Ask HN: Why does copy and paste sometimes just not work? - Solstinox
It’s the 21st century. We can enhance old photos, CSI style, but copy and paste still isn’t perfectly reliable.<p>It happens so infrequently and yet so often that I feel like I’m going insane. That <i></i>I<i></i> have done something wrong.<p>Is this just me? Does copy and paste sometimes not work for you? Why does this happen?
======
uberman
I also infrequently, yet frustratingly often find that copy and paste between
semi-remote windows just seem to stop working for a while.

As a specific example, I can be on my main system with a hardline connection
to remote desktop a meter away from me and also on the main system have a
window ssh-ed into a locally hosted docker image.

I sometimes, but not always find that copy from the remote desktop and paste
to the ssh terminal just does not work with symtoms suggesting there are
multiple buffers and paste is using the wrong one.

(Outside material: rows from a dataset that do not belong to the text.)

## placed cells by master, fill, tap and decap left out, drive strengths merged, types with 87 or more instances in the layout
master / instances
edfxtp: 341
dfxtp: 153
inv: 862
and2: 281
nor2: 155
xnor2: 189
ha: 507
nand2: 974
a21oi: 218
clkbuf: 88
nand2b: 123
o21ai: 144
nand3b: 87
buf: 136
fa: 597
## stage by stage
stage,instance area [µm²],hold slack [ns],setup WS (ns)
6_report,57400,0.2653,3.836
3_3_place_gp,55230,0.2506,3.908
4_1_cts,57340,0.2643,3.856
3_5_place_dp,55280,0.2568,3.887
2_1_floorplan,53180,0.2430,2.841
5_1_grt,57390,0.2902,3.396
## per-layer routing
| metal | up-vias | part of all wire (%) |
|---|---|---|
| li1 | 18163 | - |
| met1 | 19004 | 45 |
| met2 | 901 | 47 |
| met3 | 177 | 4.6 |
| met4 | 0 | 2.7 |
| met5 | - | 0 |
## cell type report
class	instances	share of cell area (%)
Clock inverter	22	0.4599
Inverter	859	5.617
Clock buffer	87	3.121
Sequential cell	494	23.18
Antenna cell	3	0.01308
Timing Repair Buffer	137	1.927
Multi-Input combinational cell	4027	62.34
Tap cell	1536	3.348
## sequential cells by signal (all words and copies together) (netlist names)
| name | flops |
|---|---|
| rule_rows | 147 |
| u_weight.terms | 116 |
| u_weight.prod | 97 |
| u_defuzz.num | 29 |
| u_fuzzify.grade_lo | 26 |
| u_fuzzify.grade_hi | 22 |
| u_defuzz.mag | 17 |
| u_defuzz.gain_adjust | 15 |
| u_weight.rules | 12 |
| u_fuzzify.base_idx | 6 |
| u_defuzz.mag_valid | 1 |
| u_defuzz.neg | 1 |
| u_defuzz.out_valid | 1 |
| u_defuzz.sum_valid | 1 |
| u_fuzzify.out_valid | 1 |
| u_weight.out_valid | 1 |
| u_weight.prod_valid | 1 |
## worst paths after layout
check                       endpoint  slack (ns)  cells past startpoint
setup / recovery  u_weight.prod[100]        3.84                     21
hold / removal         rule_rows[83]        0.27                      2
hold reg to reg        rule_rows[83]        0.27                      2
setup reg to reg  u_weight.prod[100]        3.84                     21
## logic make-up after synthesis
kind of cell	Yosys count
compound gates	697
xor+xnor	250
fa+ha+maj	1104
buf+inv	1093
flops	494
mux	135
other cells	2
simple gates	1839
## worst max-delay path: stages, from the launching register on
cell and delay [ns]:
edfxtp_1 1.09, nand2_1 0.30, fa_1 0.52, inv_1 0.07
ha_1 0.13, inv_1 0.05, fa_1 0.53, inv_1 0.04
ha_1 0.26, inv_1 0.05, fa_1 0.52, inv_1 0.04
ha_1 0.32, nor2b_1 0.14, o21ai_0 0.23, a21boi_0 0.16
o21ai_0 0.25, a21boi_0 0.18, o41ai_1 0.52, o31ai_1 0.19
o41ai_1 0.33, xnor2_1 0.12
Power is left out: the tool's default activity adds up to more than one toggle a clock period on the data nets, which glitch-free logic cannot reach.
$ cat src/gqe_pkg.sv
// gqe_pkg: shared constants, codes, payload structs and controller types
// for the greedy quad extractor; no dependencies
package gqe_pkg;

    localparam int GRID      = 16;
    localparam int TYPE_BITS = 8;
    localparam int IDX_W     = $clog2(GRID);
    localparam int SIZE_W    = $clog2(GRID) + 1;
    localparam int CELL_AW   = 2 * IDX_W;
    localparam int CELLS     = GRID * GRID;
    localparam int FTYPE_W   = 8;
    localparam int PADDR_W   = 3;
    localparam int PDATA_W   = 32;

    localparam logic [SIZE_W-1:0] SIZE_RESET = SIZE_W'(GRID);

    localparam logic OP_WRITE   = 1'b0;
    localparam logic OP_EXTRACT = 1'b1;

    localparam logic [PADDR_W-3:0] REG_ACTIVE_SIZE = '0;

    typedef struct packed {
        logic               opcode;
        logic [IDX_W-1:0]   cell_row;
        logic [IDX_W-1:0]   cell_col;
        logic               visible;
        logic [FTYPE_W-1:0] cell_type;
    } gqe_in_t;

    typedef struct packed {
        logic               found;
        logic [IDX_W-1:0]   quad_row;
        logic [IDX_W-1:0]   quad_col;
        logic [SIZE_W-1:0]  quad_width;
        logic [SIZE_W-1:0]  quad_height;
        logic [FTYPE_W-1:0] quad_type;
    } gqe_out_t;

    typedef enum logic [3:0] {
        S_IDLE,
        S_EXEC,
        S_SCAN,
        S_TYPE,
        S_WCHK,
        S_WCMP,
        S_HCHK,
        S_HCMP,
        S_CLEAR,
        S_OUT
    } gqe_state_t;

    typedef struct packed {
        logic load;
        logic write_cell;
        logic scan_init;
        logic scan_next;
        logic take_origin;
        logic take_type;
        logic read_wcell;
        logic w_inc;
        logic h_init;
        logic h_inc;
        logic read_hcell;
        logic i_inc;
        logic clr_init;
        logic clear_row;
        logic push;
    } gqe_cmd_t;

    typedef struct packed {
        logic is_extract;
        logic u_end;
        logic row_hit;
        logic w_ok;
        logic rd_match;
        logic row_done;
        logic h_ok;
        logic clr_last;
        logic out_busy;
    } gqe_status_t;

endpackage
`src/rtl/ktaf_pkg.sv`:
```
// Shared types, constants and helpers for the two-state tilt Kalman filter.
// Used by the controller, the datapath and the top level.
`default_nettype none
package ktaf_pkg;

  localparam int DataWidthDef = 32;
  localparam int FracBitsDef  = 16;
  localparam int CfgBits      = 24;
  localparam int IdxBits      = 2;

  localparam logic [IdxBits-1:0] RegQAngle = 2'd0;
  localparam logic [IdxBits-1:0] RegQBias  = 2'd1;
  localparam logic [IdxBits-1:0] RegR      = 2'd2;
  localparam logic [IdxBits-1:0] RegDt     = 2'd3;

  localparam logic [CfgBits-1:0] QAngleRst = 24'd16777;
  localparam logic [CfgBits-1:0] QBiasRst  = 24'd50332;
  localparam logic [CfgBits-1:0] RRst      = 24'd8388608;
  localparam logic [CfgBits-1:0] DtRst     = 24'd335544;

  // Sequencer steps; each step but idle and output issues one operation to the datapath.
  typedef enum logic [4:0] {
    ST_IDLE,
    ST_PRED_A, ST_PRED_P00A, ST_PRED_P00B, ST_PRED_P01, ST_PRED_P11,
    ST_PRED_FIN,
    ST_DIV_P00, ST_DIV_P01, ST_DIV_P10, ST_DIV_P11, ST_DIV_ANG, ST_DIV_BIAS,
    ST_FIN,
    ST_OUT
  } ktaf_state_e;

  // Datapath operations.
  typedef enum logic [3:0] {
    OP_NONE,
    OP_PRED_A, OP_PRED_P00A, OP_PRED_P00B, OP_PRED_P01, OP_PRED_P11,
    OP_PRED_FIN,
    OP_DIV_P00, OP_DIV_P01, OP_DIV_P10, OP_DIV_P11, OP_DIV_ANG, OP_DIV_BIAS,
    OP_FIN
  } ktaf_op_e;

  typedef struct packed {
    logic     start;
    ktaf_op_e op;
  } ktaf_cmd_t;

  typedef struct packed {
    logic busy;
    logic e_pos;
  } ktaf_sts_t;

endpackage
`default_nettype wire

```
`src/rtl/ktaf_ctrl.sv`:
```
// Sequencer for the tilt filter: steps through predict and correct operations.
// Depends on ktaf_pkg.
`default_nettype none
module ktaf_ctrl
  import ktaf_pkg::*;
(
  input  logic      clk_i,
  input  logic      rst_ni,
  input  logic      in_fire_i,
  input  logic      out_free_i,
  input  ktaf_sts_t sts_i,
  output ktaf_cmd_t cmd_o,
  output logic      idle_o,
  output logic      out_load_o
);

  ktaf_state_e state_q, state_d;
  logic        issued_q, issued_d;

  // Next state: issue once per step, advance when the unit is done.
  always_comb begin
    state_d  = state_q;
    issued_d = issued_q;
    case (state_q)
      ST_IDLE: begin
        if (in_fire_i) begin
          state_d  = ST_PRED_A;
          issued_d = 1'b0;
        end
      end
      ST_OUT: begin
        if (out_free_i) state_d = ST_IDLE;
      end
      default: begin
        if (!issued_q) begin
          issued_d = 1'b1;
        end else if (!sts_i.busy) begin
          issued_d = 1'b0;
          case (state_q)
            ST_PRED_A:    state_d = ST_PRED_P00A;
            ST_PRED_P00A: state_d = ST_PRED_P00B;
            ST_PRED_P00B: state_d = ST_PRED_P01;
            ST_PRED_P01:  state_d = ST_PRED_P11;
            ST_PRED_P11:  state_d = ST_PRED_FIN;
            ST_PRED_FIN:  state_d = sts_i.e_pos ? ST_DIV_P00 : ST_FIN;
            ST_DIV_P00:   state_d = ST_DIV_P01;
            ST_DIV_P01:   state_d = ST_DIV_P10;
            ST_DIV_P10:   state_d = ST_DIV_P11;
            ST_DIV_P11:   state_d = ST_DIV_ANG;
            ST_DIV_ANG:   state_d = ST_DIV_BIAS;
            ST_DIV_BIAS:  state_d = ST_FIN;
            default:      state_d = ST_OUT;
          endcase
        end
      end
    endcase
  end

  // Outputs: one start pulse per step with its operation code.
  always_comb begin
    cmd_o.start = 1'b0;
    cmd_o.op    = OP_NONE;
    case (state_q)
      ST_PRED_A:    cmd_o.op = OP_PRED_A;
      ST_PRED_P00A: cmd_o.op = OP_PRED_P00A;
      ST_PRED_P00B: cmd_o.op = OP_PRED_P00B;
      ST_PRED_P01:  cmd_o.op = OP_PRED_P01;
      ST_PRED_P11:  cmd_o.op = OP_PRED_P11;
      ST_PRED_FIN:  cmd_o.op = OP_PRED_FIN;
      ST_DIV_P00:   cmd_o.op = OP_DIV_P00;
      ST_DIV_P01:   cmd_o.op = OP_DIV_P01;
      ST_DIV_P10:   cmd_o.op = OP_DIV_P10;
      ST_DIV_P11:   cmd_o.op = OP_DIV_P11;
      ST_DIV_ANG:   cmd_o.op = OP_DIV_ANG;
      ST_DIV_BIAS:  cmd_o.op = OP_DIV_BIAS;
      ST_FIN:       cmd_o.op = OP_FIN;
      default:      cmd_o.op = OP_NONE;
    endcase
    if (cmd_o.op != OP_NONE) cmd_o.start = !issued_q;
    idle_o     = (state_q == ST_IDLE);
    out_load_o = (state_q == ST_OUT) && out_free_i;
  end

  always_ff @(posedge clk_i or negedge rst_ni) begin
    if (!rst_ni) begin
      state_q  <= ST_IDLE;
      issued_q <= 1'b0;
    end else begin
      state_q  <= state_d;
      issued_q <= issued_d;
    end
  end

`ifndef SYNTHESIS
  a_start_not_idle: assert property (@(posedge clk_i) disable iff (!rst_ni)
    cmd_o.start |-> !idle_o) else $error("start issued while idle");
  a_start_once: assert property (@(posedge clk_i) disable iff (!rst_ni)
    cmd_o.start |=> !cmd_o.start) else $error("double start");
  a_enter: assert property (@(posedge clk_i) disable iff (!rst_ni)
    (idle_o && in_fire_i) |=> (state_q == ST_PRED_A)) else $error("bad entry");
`endif

endmodule
`default_nettype wire

```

I know the copy puts the
correct value in the buffer as the "fix" I use is to paste into an editor
running on my local system, then recopy the value and paste into the ssh
terminal.

------
JPLeRouzic
I am on Linux (Debian derivative) and this happens to me too often.

In order for copy/paste to work, applications have to share information and
metadata.

On Windows/Win32 this is (was?) done by COM and related technologies.

On Linux it is D-Bus.

I think there are other interprocess mechanisms.

I suppose that if an application have different assumptions than another,
about what a request through the interprocess bus does mean, copy/pasting does
not work.

------
rzzzwilson
Can you give an example of where copy/paste hasn't worked for you?

------
ideals
What browser, os, device, etc are you using?